Malignant effusion is the accumulation of cavity fluid due to the spread of malignant cells. It is a late-stage manifestation of cancer and is associated with poor prognosis. Since the most frequent cancer in effusions is adenocarcinoma, epithelial cell markers are among those used for the detection of cancer (1,2).

Epithelial cell adhesion molecule (EpCAM) is a 40 kDa transmembrane cell surface glycoprotein that is highly expressed in epithelial cancers and at lower levels in normal epithelia (3). Although it promotes homophilic cell-cell interactions, EpCAM modulates negatively cadherin-mediated cell adhesion resulting in an anti-adhesive effect during neoplasm development (4,5). Besides this, EpCAM was shown to play a role in cell proliferation. EpCAM's signaling mechanism suggests that EpCAM is subject to regulated intramembrane proteolysis and the cleaved intracellular domain is responsible for the induction of EpCAM's target genes (6,7). In gastric cancer, overexpression of EpCAM disrupts cell-cell contact, enabling the cellular migration that is required for metastasis (8).
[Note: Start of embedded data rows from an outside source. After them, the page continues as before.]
$ cat src/rtl/cpu_types_pkg.sv
// Shared CPU types: branch-predictor counter constants and helpers.
// Widths depend on the instantiating module, so the constants come from functions of CTR_W.
package cpu_types_pkg;

    localparam int BP_ENTRIES_DEF = 16;
    localparam int BP_CTR_W_DEF   = 2;

    // Weakly-taken is the midpoint 2^(w-1); weakly-not-taken sits one below it.
    function automatic int bp_ctr_weak(input int ctr_w, input bit taken);
        return taken ? (1 << (ctr_w - 1)) : ((1 << (ctr_w - 1)) - 1);
    endfunction

    typedef logic [BP_CTR_W_DEF-1:0] bp_ctr_t;

    localparam bp_ctr_t BP_CTR_WEAK_T  = bp_ctr_t'(bp_ctr_weak(BP_CTR_W_DEF, 1'b1));
    localparam bp_ctr_t BP_CTR_WEAK_NT = bp_ctr_t'(bp_ctr_weak(BP_CTR_W_DEF, 1'b0));

    // Entry layout: valid, tag = pc[31:IDX_W+2], target = pc[31:2], direction counter.
    typedef struct packed {
        logic                            valid;
        logic [31-$clog2(BP_ENTRIES_DEF)-2:0] tag;
        logic [29:0]                     target;
        bp_ctr_t                         ctr;
    } bp_entry_t;

endpackage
Due to its frequent overexpression in carcinomas, EpCAM has been used as diagnostic/prognostic marker and therapeutic target (9). Liquid biopsy, for instance, a modern technology for cancer prognosis based on markers found in the peripheral blood, may be performed on EpCAM detection. Thus, a large number of antibodies against EpCAM have been used for detection of carcinomas in effusion, blood and in biopsy and surgical specimens.

EpCAM is a polypeptide of 314 amino acids (aa) and contains a large extracellular domain (ectodomain) of 242 aa, a transmembrane domain of 23 aa, and an intracellular domain of 26 aa (10). EpCAM's extracellular domain contains a first motif with epidermal growth factor (EGF)-like repeats, a second motif that resembles a thyroglobulin (TY) type 1A repeat and a third motif that is cysteine free/poor and unrelated to any known molecule (3).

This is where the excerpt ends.